··· Input data

**config.mk**
```make
export PLATFORM = sky130hd
export DESIGN_NAME = blit_engine
export DESIGN_NICKNAME = d
export VERILOG_FILES = /design/src/rtl/blit_engine.sv
export SDC_FILE = /design/constraint.sdc
export NUM_CORES = 1
export LEC_CHECK = 0
export BUFFER_PORTS_ARGS = -buffer_cell sky130_fd_sc_hd__buf_2
export CORE_MARGIN = 8
export CORE_UTILIZATION = 50
export CTS_BUF_LIST = sky130_fd_sc_hd__clkbuf_4 sky130_fd_sc_hd__clkbuf_8 sky130_fd_sc_hd__clkbuf_16
export DETAILED_ROUTE_END_ITERATION = 16
export GPL_ROUTABILITY_DRIVEN = 0
export PLACE_DENSITY_LB_ADDON = 0.1
export SETUP_SLACK_MARGIN = 0.4
export SYNTH_ARGS = -nofsm -noshare
export SYNTH_HDL_FRONTEND = slang
export SYNTH_SLANG_ARGS = --single-unit
```
**constraint.sdc**
```tcl
create_clock -name clk -period 4 [get_ports clk]
set_clock_uncertainty 0.1 [all_clocks]
set_input_delay 0.8 -clock clk [delete_from_list [all_inputs] [get_ports clk]]
set_output_delay 0.8 -clock clk [all_outputs]
set_load 0.01 [all_outputs]
```
**src/rtl/blit_engine.sv**
```systemverilog
// blit_engine: VRAM block-transfer unit. Copies or fills a rectangular region
// of 16-bit words, applying D = (S & ~ANDC) ^ XOR and nibble write masks.
//
// Build option: define BLIT_TRANSP_EN to enable nibble transparency
// (CTRL bit1 / T field). Without it those CTRL bits are ignored.
//
// Ports:
//   clk, reset_n_i              clock, async active-low reset
//   xreg_wr_en_i/num_i/data_i   blitter register writes (shadow set)
//   blit_busy_o, blit_full_o    active-or-queued, queue slot occupied
//   blit_done_intr_o            one-cycle pulse per completed blit
//   blit_vram_sel_o/ack_i       VRAM request / grant handshake
//   blit_wr_o, blit_wr_mask_o   write strobe and nibble enables
//   blit_addr_o, blit_data_o/i  VRAM address and data
//
// state  | meaning
// IDLE   | no active blit
// READ   | source read requested, held until ack
// RDATA  | source word captured from VRAM read data
// WRITE  | destination write requested (skipped when mask is 0)
// NEXT   | advance addresses and word/line down-counters
// DONE   | done pulse; start queued blit if present
module blit_engine (
  input  logic        clk,
  input  logic        reset_n_i,
  input  logic        xreg_wr_en_i,
  input  logic [3:0]  xreg_num_i,
  input  logic [15:0] xreg_data_i,
  output logic        blit_busy_o,
  output logic        blit_full_o,
  output logic        blit_done_intr_o,
  output logic        blit_vram_sel_o,
  input  logic        blit_vram_ack_i,
  output logic        blit_wr_o,
  output logic [3:0]  blit_wr_mask_o,
  output logic [15:0] blit_addr_o,
  input  logic [15:0] blit_data_i,
  output logic [15:0] blit_data_o
);

  typedef enum logic [2:0] {
    ST_IDLE, ST_READ, ST_RDATA, ST_WRITE, ST_NEXT, ST_DONE
  } state_t;

  typedef struct packed {
    logic        s_const;
`ifdef BLIT_TRANSP_EN
    logic        transp;
    logic [3:0]  t;
`endif
    logic [15:0] andc;
    logic [15:0] xorv;
    logic [15:0] src;
    logic [15:0] mod_s;
    logic [15:0] dst;
    logic [15:0] mod_d;
    logic [3:0]  m_first;
    logic [3:0]  m_last;
    logic [15:0] lines;
    logic [15:0] words;
  } cfg_t;

  state_t      state_q, state_d;
  cfg_t        sh_q, sh_d;     // shadow registers
  cfg_t        act_q, act_d;   // active blit; src/dst/lines run as counters
  cfg_t        que_q, que_d;   // queued blit snapshot
  logic        q_full_q, q_full_d;
  logic [15:0] wcnt_q, wcnt_d; // words left in current line
  logic [15:0] s_q, s_d;       // current source word

  logic        req;
  logic        first_word, last_word;
  logic [3:0]  word_mask;
  logic [15:0] word_data;
  logic        launch_q, launch_sh, enqueue, idle_like;

  always_comb begin
    sh_d = sh_q;
    req  = 1'b0;
    if (xreg_wr_en_i) begin
      case (xreg_num_i)
        4'd0: begin
          sh_d.s_const = xreg_data_i[0];
`ifdef BLIT_TRANSP_EN
          sh_d.transp  = xreg_data_i[1];
          sh_d.t       = xreg_data_i[11:8];
`endif
        end
        4'd1:  sh_d.andc  = xreg_data_i;
        4'd2:  sh_d.xorv  = xreg_data_i;
        4'd4:  sh_d.src   = xreg_data_i;
        4'd5:  sh_d.mod_s = xreg_data_i;
        4'd6:  sh_d.dst   = xreg_data_i;
        4'd7:  sh_d.mod_d = xreg_data_i;
        4'd8: begin
          sh_d.m_first = xreg_data_i[15:12];
          sh_d.m_last  = xreg_data_i[11:8];
        end
        4'd9:  sh_d.lines = xreg_data_i;
        4'd10: begin
          sh_d.words = xreg_data_i;
          req        = 1'b1;
        end
        default: ;
      endcase
    end
  end

  always_comb begin
    first_word = (wcnt_q == act_q.words);
    last_word  = (wcnt_q == 16'd0);
    word_mask  = 4'hF;
    if (first_word) word_mask = word_mask & act_q.m_first;
    if (last_word)  word_mask = word_mask & act_q.m_last;
`ifdef BLIT_TRANSP_EN
    if (act_q.transp) begin
      for (int i = 0; i < 4; i++) begin
        if (s_q[4*i +: 4] == act_q.t) word_mask[i] = 1'b0;
      end
    end
`endif
    word_data = (s_q & ~act_q.andc) ^ act_q.xorv;
  end

  always_comb begin
    state_d  = state_q;
    act_d    = act_q;
    que_d    = que_q;
    q_full_d = q_full_q;
    wcnt_d   = wcnt_q;
    s_d      = s_q;
    blit_vram_sel_o  = 1'b0;
    blit_wr_o        = 1'b0;
    blit_wr_mask_o   = 4'h0;
    blit_addr_o      = 16'h0;
    blit_data_o      = 16'h0;
    blit_done_intr_o = 1'b0;

    // DONE with an empty queue behaves as idle: a new request starts directly.
    idle_like = (state_q == ST_IDLE) || ((state_q == ST_DONE) && !q_full_q);
    launch_q  = (state_q == ST_DONE) && q_full_q;
    launch_sh = req && idle_like;
    enqueue   = req && !idle_like && !q_full_q;

    case (state_q)
      ST_IDLE: ;
      ST_READ: begin
        blit_vram_sel_o = 1'b1;
        blit_addr_o     = act_q.src;
        if (blit_vram_ack_i) state_d = ST_RDATA;
      end
      ST_RDATA: begin
        s_d     = blit_data_i;
        state_d = ST_WRITE;
      end
      ST_WRITE: begin
        if (word_mask == 4'h0) begin
          state_d = ST_NEXT;
        end else begin
          blit_vram_sel_o = 1'b1;
          blit_wr_o       = 1'b1;
          blit_addr_o     = act_q.dst;
          blit_data_o     = word_data;
          blit_wr_mask_o  = word_mask;
          if (blit_vram_ack_i) state_d = ST_NEXT;
        end
      end
      ST_NEXT: begin
        if (!act_q.s_const) act_d.src = act_q.src + 16'd1;
        act_d.dst = act_q.dst + 16'd1;
        if (last_word) begin
          if (act_q.lines == 16'd0) begin
            state_d = ST_DONE;
          end else begin
            act_d.lines = act_q.lines - 16'd1;
            wcnt_d      = act_q.words;
            if (!act_q.s_const) act_d.src = act_q.src + 16'd1 + act_q.mod_s;
            act_d.dst   = act_q.dst + 16'd1 + act_q.mod_d;
            state_d     = act_q.s_const ? ST_WRITE : ST_READ;
          end
        end else begin
          wcnt_d  = wcnt_q - 16'd1;
          state_d = act_q.s_const ? ST_WRITE : ST_READ;
        end
      end
      ST_DONE: begin
        blit_done_intr_o = 1'b1;
        state_d          = ST_IDLE;
      end
      default: state_d = ST_IDLE;
    endcase

    if (launch_q) begin
      act_d    = que_q;
      wcnt_d   = que_q.words;
      s_d      = que_q.src;
      state_d  = que_q.s_const ? ST_WRITE : ST_READ;
      q_full_d = 1'b0;
    end else if (launch_sh) begin
      act_d   = sh_d;
      wcnt_d  = sh_d.words;
      s_d     = sh_d.src;
      state_d = sh_d.s_const ? ST_WRITE : ST_READ;
    end
    if (enqueue) begin
      que_d    = sh_d;
      q_full_d = 1'b1;
    end
  end

  assign blit_busy_o = (state_q != ST_IDLE) || q_full_q;
  assign blit_full_o = q_full_q;

  always_ff @(posedge clk or negedge reset_n_i) begin
    if (!reset_n_i) begin
      state_q  <= ST_IDLE;
      sh_q     <= '0;
      act_q    <= '0;
      que_q    <= '0;
      q_full_q <= 1'b0;
      wcnt_q   <= 16'd0;
      s_q      <= 16'd0;
    end else begin
      state_q  <= state_d;
      sh_q     <= sh_d;
      act_q    <= act_d;
      que_q    <= que_d;
      q_full_q <= q_full_d;
      wcnt_q   <= wcnt_d;
      s_q      <= s_d;
    end
  end

endmodule

```
==> flow_summary.yaml, run 1 <==
floorplanning:
  num_rows: 76
  die_height_um: 224
  start_util: 0.504
  core_sq_um: 42900
  dieArea_sq_um: 50100
  fp.dieW_um: 224
  io_pins: 81
pwr:
  ir_worst_vdd_mv: 0.416
  swShare: 0.352
  seq_power_share: 0.419
  p_comb_frac: 0.316
  power.total_uw: 17900
  leakagePower_uw: 0.0119
  power_switching_uw: 6280
  power_density_nw_per_um2: 719
  p_int_uw: 11600
  clockPowerShare: 0.265
logic_synthesis:
  async_flop_share: 1.00
  ys_seq_elements: 447
  synth_cells: 2185
  postSynthAreaPerCell_sq_um: 9.88
  seq_area_frac_synth: 0.518
  synth_edf_count: 0
  syn-num-nets: 2264
  synthFlopType: "dfrtp_1"
  ys_top_cells_by_count: "dfrtp_1, nor2_1, a21oi_1"
  synth_area_leaders: "dfrtp_1, mux2i_1, nor2_1"
  syn_area_sq_um: 21600
  yosysWarnings: 0
  yosysMostFrequentCell: "dfrtp_1"
  yosysTopAreaCell: "dfrtp_1"
  synth.distinct_cells: 75
  netlist.area_leader.share: 0.518
timing:
  maxSlewViolCount: 0
  finalWorstSetupSlack_ns: -0.381
  slew_headroom: 0.406
  finalCriticalPeriod_ns: 4.38
  tightest_slew_ns: 0.881
  hold_viol_final: 0
  grt_setup_unrepaired: "true"
  setup-violations-final: 34
  hold_ws_ns: 0.146
  fmax_mhz: 228
  period_share: 1.10
grt:
  grt_pass1_vias: 16700
  antenna_found_initial: 4
  use_met2: 0.411
  grt_pass1_wl_mm: 99.7
  busiest_layer: "met2"
  grt_use_met3: 0.0357
  track_usage: 0.255
  grtUsageMet1: 0.345
  grt_overflow: 0
  grt_max_degree: 93
worst_setup_path:
  endpoint_kind: "primary output"
  critical_path.startpoint_type: "flop"
  reg2reg_slack_ns: 0.60
  rr_startpoint: "act_q[89]$_DFFE_PN0P_"
  r2r_end: "act_q[103]$_DFFE_PN0P_"
  path_cells: "inv_2 -> ha_4 -> or3b_4 -> or4_4 -> or2_4 -> o21ai_2 -> nand4_1 -> a21oi_2 -> or2_4 -> buf_12 -> inv_8 -> a22o_1 -> buf_2"
  crit_fanout: 9
  cp.depth: 13
  path_common_cell: "or2_4"
  worstRegToRegCells: 14
  cp.arrival_ns: 3.48
  worst-setup-path-type: "flop to primary output"
  cp-startpoint: "wcnt_q[1]$_DFFE_PN0P_"
  slowest_stage: "or4_4"
  slowest_delay_ns: 0.42
  critPathTopFamily: "simple AND/OR/NAND/NOR gates"
  crit_buf_inv: 4
  critPathRequiredTime_ns: 3.10
clock_network:
  cts.reportedPaths.clkPinSlew_ns: 0.06
  clockBufferDepth: 3
  cts_tree: "yes"
  cts_root_buf: "clkbuf_16"
  clock_sinks: 447
  ctsHtreeMaxLevel: 2
  insertion_delay_ns: 0.60
  ctsHoldBuffers: 0
  cts_buffers: 49
routing:
  drtIter0Drc: 1286
  vias_per_cell: 5.86
  antenna_left: 0
  drt_first_pass_iters: 5
  routed_wl_mm: 63.8
  drc_errors: 0
  vias: 16900
  wl_per_cell_um: 22.1
cells_and_area:
  antenna_cells: 0
  seq_area_sq_um: 11200
  syn2layout_area_growth_pct: 15.0
  nNetsFinal: 2336
  stdcell_count: 2883
  final_layout_size_suffix_gt1_frac: 0.160
  multi_input_area_sq_um: 9510
  n_fill_cell: 3648
placed_design:
  hpwl_mm: 41.6
  numPlacedInstances: 2777
  portBuffers: 80
  place_ws_ns: 0.0646
min_path:
  min_path_type: "input pin to asynchronous set/reset pin"
status:
  status: "complete, but fails checks"
  violations: "setup timing"
run:
  cap_viol_max_count: 0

······

• [What this task involves]: Return each line of the listing that holds the word "primary".

• [Solution]:
  endpoint_kind: "primary output"
  worst-setup-path-type: "flop to primary output"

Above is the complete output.